[Start of Attachment]

Background: an optimization exercise with open tools, aiming at small area. Do not read the settings as production practice. The RTL was checked by simulation tests, not by an equivalence proof against the original design. Power is estimated from default activity; no workload was simulated.

**design.v**
```verilog
`timescale 1ns / 1ps
module motorpackage(
    input        inc,
    input        rst,
    input        en,
    input        rxin,
    input        q1a, q1b, q2a, q2b, q3a, q3b, q4a, q4b,
    input  [2:0] hall1, hall2, hall3, hall4, hall5,
    output [1:0] a1, b1, c1,
    output [1:0] a2, b2, c2,
    output [1:0] a3, b3, c3,
    output [1:0] a4, b4, c4,
    output [1:0] a5, b5, c5,
    output       tx
    );
localparam [2:0] S_IDLE = 3'd0, S_START = 3'd1, S_DATA = 3'd2, S_STOP = 3'd3, S_CLEAN = 3'd4;
reg       rx_r1, rx_r2;
reg [2:0] rx_sm;
reg [8:0] rx_cnt;       
reg [2:0] rx_idx;
reg [7:0] rx_byte;      
wire rx_end = (rx_cnt == 9'h1a8);                          
wire [8:0] rx_cnt_step = {rx_cnt[7:0], ~(rx_cnt[8] ^ rx_cnt[4])};
wire rx_dv  = (rx_sm == S_CLEAN);
always @(posedge inc) begin
    if (rst) begin
        rx_r1 <= 1'b0;
        rx_r2 <= 1'b0;
    end else begin
        rx_r1 <= rxin;
        rx_r2 <= rx_r1;
    end
end
always @(posedge inc) begin
    if (rst) begin
        rx_sm  <= S_IDLE;
    end else begin
        case (rx_sm)
            S_IDLE: begin
                rx_cnt <= 9'h1d4;                           
                rx_idx <= 3'd0;
                if (!rx_r2) rx_sm <= S_START;
            end
            S_START: begin
                if (rx_end) begin
                    rx_cnt <= 9'd0;
                    rx_sm  <= rx_r2 ? S_IDLE : S_DATA;
                end else
                    rx_cnt <= rx_cnt_step;
            end
            S_DATA: begin
                if (rx_end) begin
                    rx_cnt <= 9'd0;
                    rx_idx <= rx_idx + 1'b1;
                    if (rx_idx == 3'd7) rx_sm <= S_STOP;
                end else
                    rx_cnt <= rx_cnt_step;
            end
            S_STOP: begin
                if (rx_end) begin
                    rx_cnt <= 9'd0;
                    rx_sm  <= S_CLEAN;
                end else
                    rx_cnt <= rx_cnt_step;
            end
            default: rx_sm <= S_IDLE;
        endcase
    end
end
always @(posedge inc)
    if (rx_sm == S_DATA && rx_end) rx_byte <= {rx_r2, rx_byte[7:1]};
reg [1:0] set_cnt;
reg [3:0] dir;
reg       dv_d;
reg [6:0] spd [0:3];
always @(posedge inc) begin
    if (rst) set_cnt <= 2'd0;
    else if (en && rx_dv) set_cnt <= set_cnt + 1'b1;
end
always @(posedge inc) dv_d <= rx_dv & en & ~rst;
genvar gi;
generate for (gi = 0; gi < 4; gi = gi + 1) begin : g_set
    always @(posedge inc) begin
        if (rst || !en) dir[gi] <= 1'b0;
        else if (rx_dv && set_cnt == gi) dir[gi] <= rx_byte[7];
    end
    always @(posedge inc) begin
        if (rst || !en) spd[gi] <= 7'd0;
        else if (dv_d && set_cnt == ((gi + 1) & 3)) spd[gi] <= rx_byte[6:0];
    end
end endgenerate
reg [15:0] ticker;
reg        tk_pre, tk_last, tk_first, tk_b;
wire       tk_m1 = (ticker == 16'hc097);                    
always @(posedge inc) begin
    if (rst || !en || tk_last) ticker <= 16'd0;
    else ticker <= {ticker[14:0], ~(ticker[15] ^ ticker[14] ^ ticker[12] ^ ticker[3])};
end
always @(posedge inc) begin
    tk_pre   <= tk_m1 & en & ~rst;
    tk_last  <= tk_pre & en & ~rst;
    tk_b     <= tk_last & en & ~rst;
    tk_first <= rst | ~en | tk_last;
end
wire click1 = tk_pre | tk_last;    
wire click2 = tk_first;            
reg hz;
always @(posedge inc) begin
    if (rst || !en) hz <= 1'b1;
    else if (click1) hz <= 1'b0;
end
reg [8:0] pdiv;
always @(posedge inc) begin
    if (rst) pdiv <= 9'd0;
    else pdiv <= {pdiv[7:0], ~(pdiv[8] ^ pdiv[4]) ^ (&pdiv[7:0])};    
end
wire pstep = (pdiv == 9'h0ab) & en;                        
reg  [6:0] ptmp;
wire [6:0] ptmp_next = ptmp + 1'b1;
always @(posedge inc) begin
    if (rst) ptmp <= 7'd0;
    else if (pstep) ptmp <= ptmp_next;
end
wire [7:0] enc1, enc2, enc3, enc4;
wire [3:0] pwm_out;
wire [7:0] tot1_n, tot2_n, tot3_n, tot4_n;
mp_dec dec1 (.clk(inc), .rst(rst), .en(en), .qa(q1a), .qb(q1b), .click1(click1), .click2(click2), .tot_n(tot1_n));
mp_dec dec2 (.clk(inc), .rst(rst), .en(en), .qa(q2a), .qb(q2b), .click1(click1), .click2(click2), .tot_n(tot2_n));
mp_dec dec3 (.clk(inc), .rst(rst), .en(en), .qa(q3a), .qb(q3b), .click1(click1), .click2(click2), .tot_n(tot3_n));
mp_dec dec4 (.clk(inc), .rst(rst), .en(en), .qa(q4a), .qb(q4b), .click1(click1), .click2(click2), .tot_n(tot4_n));
assign enc1 = ~tot1_n;
assign enc2 = ~tot2_n;
assign enc3 = ~tot3_n;
assign enc4 = ~tot4_n;
mp_pair pid12 (.clk(inc), .rst(rst), .en(en), .tk_m1(tk_m1), .tk_pre(tk_pre), .tk_last(tk_last),
               .tk_b(tk_b), .hz(hz), .spd_x(spd[0]), .tot_x_n(tot1_n), .spd_y(spd[1]), .tot_y_n(tot2_n),
               .pstep(pstep), .ptmp_next(ptmp_next), .k_x(pwm_out[0]), .k_y(pwm_out[1]));
mp_pair pid34 (.clk(inc), .rst(rst), .en(en), .tk_m1(tk_m1), .tk_pre(tk_pre), .tk_last(tk_last),
               .tk_b(tk_b), .hz(hz), .spd_x(spd[2]), .tot_x_n(tot3_n), .spd_y(spd[3]), .tot_y_n(tot4_n),
               .pstep(pstep), .ptmp_next(ptmp_next), .k_x(pwm_out[2]), .k_y(pwm_out[3]));
mp_gate gd1 (.pwm(pwm_out[0]), .d(dir[0]), .h(hall1), .a(a1), .b(b1), .c(c1));
mp_gate gd2 (.pwm(pwm_out[1]), .d(dir[1]), .h(hall2), .a(a2), .b(b2), .c(c2));
mp_gate gd3 (.pwm(pwm_out[2]), .d(dir[2]), .h(hall3), .a(a3), .b(b3), .c(c3));
mp_gate gd4 (.pwm(pwm_out[3]), .d(dir[3]), .h(hall4), .a(a4), .b(b4), .c(c4));
mp_gate gd5 (.pwm(1'b1),       .d(1'b1),   .h(hall5), .a(a5), .b(b5), .c(c5));
reg [8:0] tdiv;
reg [3:0] tcnt;
reg       tx_reg;
reg [7:0] tser;
reg [1:0] tsel;
wire ttick = (tdiv == 9'h1a8);         
wire tflag = (tcnt == 4'd1);
always @(posedge inc) begin
    if (rst) tdiv <= 9'h1d4;               
    else if (ttick) tdiv <= 9'd0;
    else tdiv <= {tdiv[7:0], ~(tdiv[8] ^ tdiv[4])};
end
always @(posedge inc) begin
    if (rst) begin
        tcnt   <= 4'd0;
        tx_reg <= 1'b1;
    end else if (ttick) begin
        case (tcnt)
            4'd0: begin tx_reg <= 1'b0;         tcnt <= 4'd1; end
            4'd1: begin tx_reg <= tser[0];      tcnt <= 4'd2; end
            4'd2: begin tx_reg <= tser[1];      tcnt <= 4'd3; end
            4'd3: begin tx_reg <= tser[2];      tcnt <= 4'd4; end
            4'd4: begin tx_reg <= tser[3];      tcnt <= 4'd5; end
            4'd5: begin tx_reg <= tser[4];      tcnt <= 4'd6; end
            4'd6: begin tx_reg <= tser[5];      tcnt <= 4'd7; end
            4'd7: begin tx_reg <= tser[6];      tcnt <= 4'd8; end
            4'd8: begin tx_reg <= tser[7];      tcnt <= 4'd9; end
            4'd9: begin tx_reg <= 1'b1;         tcnt <= 4'd0; end
            default: ;
        endcase
    end
end
assign tx = tx_reg;
always @(posedge inc) begin
    if (rst) tsel <= 2'd0;
    else if (en && tflag) tsel <= tsel + 1'b1;
end
always @(posedge inc) begin
    if (!en) tser <= 8'd0;
    else if (tflag) begin
        case (tsel)
            2'd0: tser <= enc1;
            2'd1: tser <= enc2;
            2'd2: tser <= enc3;
            default: tser <= enc4;
        endcase
    end
end
endmodule
module mp_dec(
    input        clk,
    input        rst,
    input        en,
    input        qa, qb,
    input        click1,
    input        click2,
    output [7:0] tot_n        
    );
reg [2:0] qs;             
reg [7:0] cnt, tot_r;
always @(posedge clk) begin
    if (rst) qs <= 3'd0;
    else qs <= {qs[1:0], qa ^ qb};
end
wire cen = qs[1] ^ qs[2];
always @(posedge clk) begin
    if (rst || !en || click2) cnt <= 8'd0;
    else if (cen) cnt <= cnt + 1'b1;
end
always @(posedge clk) begin
    if (rst || !en) tot_r <= 8'hff;
    else if (click1) tot_r <= ~cnt;
end
assign tot_n = tot_r;
endmodule
module mp_pair(
    input        clk,
    input        rst,
    input        en,
    input        tk_m1,       
    input        tk_pre,      
    input        tk_last,     
    input        tk_b,        
    input        hz,          
    input  [6:0] spd_x,       
    input  [7:0] tot_x_n,     
    input  [6:0] spd_y,
    input  [7:0] tot_y_n,
    input        pstep,
    input  [6:0] ptmp_next,
    output       k_x,
    output       k_y
    );
wire [7:0] ex_n, ey_n;
mp_rca #(8) u_ex (.a({1'b0, spd_x}), .b(tot_x_n), .ci(1'b1), .s(ex_n));
mp_rca #(8) u_ey (.a({1'b0, spd_y}), .b(tot_y_n), .ci(1'b1), .s(ey_n));
reg [7:0] ex, ey;
always @(posedge clk) ex <= ex_n;
always @(posedge clk) if (!tk_last) ey <= ey_n;
reg  [7:0]  epx, epy;       
reg  [13:0] pox, poy;       
reg  [13:0] pmx, pmy;       
reg  [6:0]  wy;             
wire [13:0] o_in = tk_m1 ? poy : tk_b ? pmy : pox;
wire [7:0]  e_in = tk_m1 ? ey_n : tk_b ? ey : ex;
wire [7:0]  p_in = (tk_m1 | tk_b) ? epy : epx;
wire [13:0] o_m = hz ? 14'd0 : o_in;
wire [8:0]  t1;
wire [9:0]  t2;
mp_rca #(9)  u_t1 (.a({e_in[7], e_in}), .b(~{p_in[7], p_in}), .ci(1'b1), .s(t1));
mp_rca #(10) u_t2 (.a({{2{e_in[7]}}, e_in}), .b({p_in[7], p_in, 1'b0}), .ci(1'b0), .s(t2));
wire [14:0] cx = {o_m[13], o_m};
wire [14:0] cy = {{2{t1[8]}}, t1, 4'b0};
wire [14:0] cz = {{5{t2[9]}}, t2};
wire [14:0] cs = cx ^ cy ^ cz;
wire [14:0] cc = (cx & cy) | (cz & (cx ^ cy));
wire [14:0] sum;
mp_rca #(15) u_sum (.a(cs), .b({cc[13:0], 1'b0}), .ci(1'b0), .s(sum));
wire [13:0] sat  = (sum[14] != sum[13]) ? {sum[14], {13{~sum[14]}}} : sum[13:0];
wire click1 = tk_pre | tk_last;
always @(posedge clk) begin
    if (rst) begin
        pox <= 14'd0;
        pmx <= 14'd0;
    end else if (en && click1) begin
        pox <= pmx;
        pmx <= sat;
    end
end
always @(posedge clk) begin
    if (rst || !en) epx <= 8'd0;
    else if (click1) epx <= ex;
end
always @(posedge clk) begin
    if (rst) poy <= 14'd0;
    else if (tk_m1) poy <= sat;
end
always @(posedge clk) begin
    if (rst) pmy <= 14'd0;
    else if (tk_last && !en) pmy <= poy;
    else if (tk_b) pmy <= sat;
end
always @(posedge clk) begin
    if (rst || !en) epy <= 8'd0;
    else if (tk_m1) epy <= ey_n;
    else if (tk_b) epy <= ey;
end
wire [6:0] duty_x = pox[13] ? 7'd0 : (|pox[12:7]) ? 7'd127 : pox[6:0];
wire [6:0] cl_pm  = pmy[13] ? 7'd0 : (|pmy[12:7]) ? 7'd127 : pmy[6:0];
wire [6:0] cl_po  = poy[13] ? 7'd0 : (|poy[12:7]) ? 7'd127 : poy[6:0];
always @(posedge clk) begin
    if (rst) wy <= 7'd0;
    else if (en && tk_pre) wy <= cl_pm;
    else if (en && tk_last) wy <= cl_po;
end
reg kx, ky;
always @(posedge clk) begin
    if (rst) begin
        kx <= 1'b0;
        ky <= 1'b0;
    end else if (pstep) begin
        kx <= (ptmp_next < duty_x);
        ky <= (ptmp_next < wy);
    end
end
assign k_x = kx;
assign k_y = ky;
endmodule
module mp_gate(
    input        pwm,
    input        d,
    input  [2:0] h,
    output [1:0] a,
    output [1:0] b,
    output [1:0] c
    );
wire e = h[0];
wire f = h[1];
wire g = h[2];
assign a = pwm ? {((~d&e&~f)|(d&~e&f)), ((~d&~f)|(e&f)|(d&~e))} : 2'b01;
assign b = pwm ? {((~d&f&~g)|(d&~f&g)), ((~d&~g)|(f&g)|(d&~f))} : 2'b01;
assign c = pwm ? {((~d&~e&g)|(d&e&~g)), ((~d&~e)|(e&g)|(d&~g))} : 2'b01;
endmodule
module mp_rca #(parameter W = 8) (
    input  [W-1:0] a,
    input  [W-1:0] b,
    input          ci,
    output [W-1:0] s
    );
wire [W:0] c;
assign c[0] = ci;
genvar i;
generate for (i = 0; i < W; i = i + 1) begin : g_bit
    assign s[i]   = a[i] ^ b[i] ^ c[i];
    assign c[i+1] = (a[i] & b[i]) | (c[i] & (a[i] ^ b[i]));
end endgenerate
endmodule
```
**flow/run.sh**
```bash
#!/bin/bash
# Layout flow: the standard synthesis, then the combinational logic of
# its netlist re-mapped for area (flow/remap.sh: registers, adder cells and
# names kept), then the standard layout steps with two options changed:
#  - the port buffers inserted at placement are the smallest buffer
#    (every input and output port still gets its own buffer);
#  - clock tree synthesis adds no dummy loads.
# Logs: standard_synth.log and standard.log (make), remap.log (yosys),
# and each ORFS step's own log under orfs/logs.
set -euo pipefail
HERE=$(pwd)
R=$HERE/orfs/results/sky130hd/motorpackage/base
LIB=$FLOW_HOME/platforms/sky130hd/lib/sky130_fd_sc_hd__tt_025C_1v80.lib
YOSYS=$FLOW_HOME/../tools/install/yosys/bin/yosys
[ -x "$YOSYS" ] || YOSYS=$(command -v yosys)

export BUFFER_PORTS_ARGS="-buffer_cell sky130_fd_sc_hd__buf_1"
export CTS_ARGS="-sink_clustering_enable -repair_clock_nets -sink_clustering_size 25 -sink_clustering_max_diameter 80 -buf_list sky130_fd_sc_hd__clkbuf_16 -dont_use_dummy_load"

bash standard.sh synth > standard_synth.log 2>&1
cp "$R/1_2_yosys.v" "$HERE/1_2_yosys_standard.v"
bash flow/remap.sh "$HERE/1_2_yosys_standard.v" "$R/1_2_yosys.v" "$LIB" "$YOSYS" "$HERE/remap.log"
rm -f "$R/1_synth.odb" "$R/1_synth.sdc"
bash standard.sh > standard.log 2>&1
```
**flow/remap.sh**
```bash
#!/bin/bash
# Re-maps the combinational logic of the standard synthesis netlist
# (adder cells included) for area with ABC's area mapper (amap, repeated).
# Registers and port names are kept as the standard synthesis made them.
# usage: remap.sh IN.v OUT.v LIBERTY YOSYS LOGFILE
set -euo pipefail
IN=$1; OUT=$2; LIB=$3; YOSYS=$4; LOG=$5
# cells the mapper may not use: ORFS's dont-use list plus clock, delay,
# tie, and special-purpose cells
DU=""
for c in $(grep -o 'cell *( *"\?sky130_fd_sc_hd__[a-z0-9_]*' "$LIB" | sed 's/.*(\s*"\?//' \
           | grep -E 'lpflow|probe|clk|dly|diode|tap|fill|decap|conb|macro|buf_16|bufbuf|sdf|sedf|dfb|dfr|dfs|dlx|dlr|dlc|einv|ebuf'); do
  DU="$DU -dont_use $c"
done
KEEP=$(grep -o 'sky130_fd_sc_hd__\(df\|edf\|conb_\)[a-z0-9_]*' "$IN" | sort -u | tr '\n' ' ')
cat > remap.ys <<EOS
read_liberty -ignore_miss_func $LIB
read_verilog $IN
hierarchy -top motorpackage
setattr -mod -set keep_hierarchy 1 $KEEP
flatten
opt_clean
tee -o remap_before.txt stat -liberty $LIB
abc -liberty $LIB $DU -script +strash;dch;amap;strash;dch;amap;strash;dch;amap;strash;dch;amap;strash;dch;amap;strash;dch;amap;topo
opt_clean -purge
hilomap -singleton -hicell sky130_fd_sc_hd__conb_1 HI -locell sky130_fd_sc_hd__conb_1 LO
insbuf -buf sky130_fd_sc_hd__buf_1 A X
opt_clean -purge
tee -o remap_after.txt stat -liberty $LIB
select motorpackage
write_verilog -noattr -nohex -nodec -selected $OUT
EOS
"$YOSYS" -s remap.ys > "$LOG" 2>&1
```
**standard.sh**
```bash
#!/bin/bash
# synth_recipe.tcl (not shown) runs the flow's synth.tcl, then flattens the netlist and writes it again
# the make line also repeats each setting of config.mk as NAME=value (left out here)
make -C /OpenROAD-flow-scripts/flow DESIGN_CONFIG=/design/flow/config.mk WORK_HOME=/design/flow/orfs CLKGATE_MAP_FILE= SYNTH_SCRIPT=/design/flow/synth_recipe.tcl "${@:-finish}"
```
**config.mk**
```make
export PLATFORM = sky130hd
export DESIGN_NAME = motorpackage
export DESIGN_NICKNAME = motorpackage
export VERILOG_FILES = /design/flow/design.v
export SDC_FILE = /design/flow/constraint.sdc
export NUM_CORES = 4
export LEC_CHECK = 0
export ABC_AREA = 1
export CAP_MARGIN = 20
export CORE_MARGIN = 2
export CORE_UTILIZATION = 60
export CTS_BUF_LIST = sky130_fd_sc_hd__clkbuf_16
export CTS_CLUSTER_DIAMETER = 80
export CTS_CLUSTER_SIZE = 25
export GPL_TIMING_DRIVEN = 1
export SLEW_MARGIN = 20
```
**constraint.sdc**
```tcl
create_clock -name core_clock -period 10.0 [get_ports {inc}]
set_input_delay 2.0000 -clock core_clock [delete_from_list [all_inputs] [get_ports {inc}]]
set_output_delay 2.0000 -clock core_clock [all_outputs]
set_load 0.01 [all_outputs]
```
==> results of run 1 <==
[metrics by stage]
stage	area [µm²]	std cells	worst slack, ps	util (%)	total power [W]
final	19000	2767	1770	65.9	0.00259
after global routing	19000	2767	691	65.9	0.00267
after CTS	19000	2767	1910	65.9	0.00260
after detailed placement	18500	2747	2010	64.2	0.00179
after global placement	18500	2747	2230	64.2	0.00178
after floorplan	17600	2284	644	-	0.00174
[power by group]
| group | leakage [nW] | total (W) | switching [W] | internal, W |
|---|---|---|---|---|
| clock network | 0.246 | 0.000838 | 0.000479 | 0.000358 |
| logic | 3.39 | 0.000126 | 0.0000873 | 0.0000389 |
| registers | 3.25 | 0.00163 | 0.0000158 | 0.00161 |
[layer usage]
layer	track usage, %	up-vias	wire length [µm]
li1	-	8385	-
met1	39.3	7610	20600
met2	49.7	600	21100
met3	2.79	93	2580
met4	8.92	0	1340
met5	0	-	0
[worst min path at each step]
stage,start,end,cells after the start
floorplan,tdiv[6],tdiv[7],1
global placement,pdiv[1],pdiv[2],2
detailed placement,pdiv[1],pdiv[2],2
CTS,pdiv[1],pdiv[2],2
global route,dec3.qs[0],dec3.qs[1],1
finish,pdiv[1],pdiv[2],2
[worst reg2reg max path: cells and delay by family, from the launching register on]
family | cells | cell delay [ps]
AO/OA/AOI/OAI | 15 | 3590
flip-flops | 1 | 320
buffers and inverters | 6 | 1410
AND/OR/NAND/NOR | 17 | 2730
[area by class of cell]
| cell class | count | area share [%] |
|---|---|---|
| sequential | 391 | 43.2 |
| timing repair buffer | 79 | 2.02 |
| multi-input combinational | 1654 | 44.9 |
| inverter | 239 | 4.73 |
| clock buffer | 20 | 2.64 |
| tap | 384 | 2.53 |
==> notes.md, run 1 <==
CP peak stage delay: 540 ps
Initial DRT Pass Iterations: 8
Setup Crit Path Kind: flip-flop to flip-flop
Worst path slowest cell: nand2_1
FILL cells: 2,480
Worst-Skew Late Latency: 560 ps
Arrival @ worst endpoint: 8600 ps
Minimum clock period: 8230 ps
Yosys warning count: 5
HP Class: flip-flop to flip-flop
First-pass GRT wire length: 74.7 mm
Max frequency: 122 MHz
Crit path launch: ticker[11]
Syn_area_per_cell: 7.69 µm²
Drt drc: 0
Layout net count: 2,412
Largest register FFs: 28
Clock Tree Buf Depth: 3
Area of the multi-input gates: 0.00852 mm²
Commonest non-fill, non-tap cell in the layout: nor2_1
Dpl hpwl: 32.2 mm
Unrepaired setup endpoints after global routing: false
R2r setup slk: 1770 ps
Core area: 0.0288 mm²
Synth Net Count: 2,311
Initial antenna violation count: 0
Die ar.: 0.0307 mm²
Layout area overhead: 7.97%
Postcts setup bufs: 0
Initial drt markers: 1,697
Biggest registers after layout: spd (28), ticker (16)
Vias in the first global route: 15,100
Max IR drop VDD: 0.122 mV
# IOs: 58
Worst R2R End: pid12.pmy[3]
WHS: 439 ps
Via count: 16,700
Crit path max-delay family: compound AO/OA/AOI/OAI gates
Routed len/inst: 16.5 µm
Root Buffer: clkbuf_16
CP most frequent cell: nor2_1
DIE WIDTH: 175 µm
Cts bufs inserted: 20
CP bufs+invs: 6
Commonest non-fill, non-tap cells in the layout: 543 x nor2_1, 355 x dfxtp_1, 238 x inv_1
Final wirelength: 45.6 mm
Fin Setup TNS: 0 ps
H-tree depth: 1
Layout cells sized above 1: 2.18%
Final hold violation count: 0
Num rows: 62
Clock skew: 84.4 ps
Critical Path Stages: 38
Cell Pwr Density: 137 mW/mm²
FF+latch area: 0.00819 mm²
Clock-pin slew on the worst setup and hold paths: 90 ps
Crit path required time: 10,370 ps
Worst-Margin Slew: 1100 ps
Post-cts sizing count: 0
Clock Sinks: 391
Hold_buf cts: 0
Cells after synthesis: 2,284
CP Max Fanout: 53
Number of max-cap violations: 0
Antenna cell count: 0
Vias per inst: 6.03
Status: no timing/DRC/antenna violations
ANT nets after route: 0
Die Y: 175 µm
Setup violators final: 0
Cell Area, Synth: 0.0176 mm²
Worst Setup End Kind: flip-flop
Reg-to-Reg Start: ticker[11]
R2R depth: 38
GP Congestion: 0.945
Most flops, register: spd
Port bufs: 57
Final Cycle Share: 82.3%
CTS tree: built
Largest net degree at the start of global routing: 88
Slew Limit Headroom: 26.8%
Final global-route overflow total: 0
Final Max Slew Viols: 0
Pleak: 6.89 nW
Initial Utilization: 61.0%
CP Launch Type: flip-flop
Crit path capture: pid12.pmy[3]
GRT Total Usage: 29.2%
==> inputs of run 2 (changes only) <==
--- a/config.mk
+++ b/config.mk
@@ -8,7 +8,7 @@
 export ABC_AREA = 1
 export CAP_MARGIN = 20
 export CORE_MARGIN = 2
-export CORE_UTILIZATION = 60
+export CORE_UTILIZATION = 40
 export CTS_BUF_LIST = sky130_fd_sc_hd__clkbuf_16
 export CTS_CLUSTER_DIAMETER = 80
 export CTS_CLUSTER_SIZE = 25
==> run 2 against run 1 <==
- clock-buffer cell count is 1 higher
- clock power is 4.4% higher
- register-to-register slack gained 50 ps
- largest cell class unchanged
- sequential share of layout area fell by 0.63 points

[End of Attachment]

#### What to do
When a line in the material above holds the word "synthesis", copy that line.

#### Result
# Layout flow: the standard synthesis, then the combinational logic of
#  - clock tree synthesis adds no dummy loads.
# Re-maps the combinational logic of the standard synthesis netlist
# Registers and port names are kept as the standard synthesis made them.
Cells after synthesis: 2,284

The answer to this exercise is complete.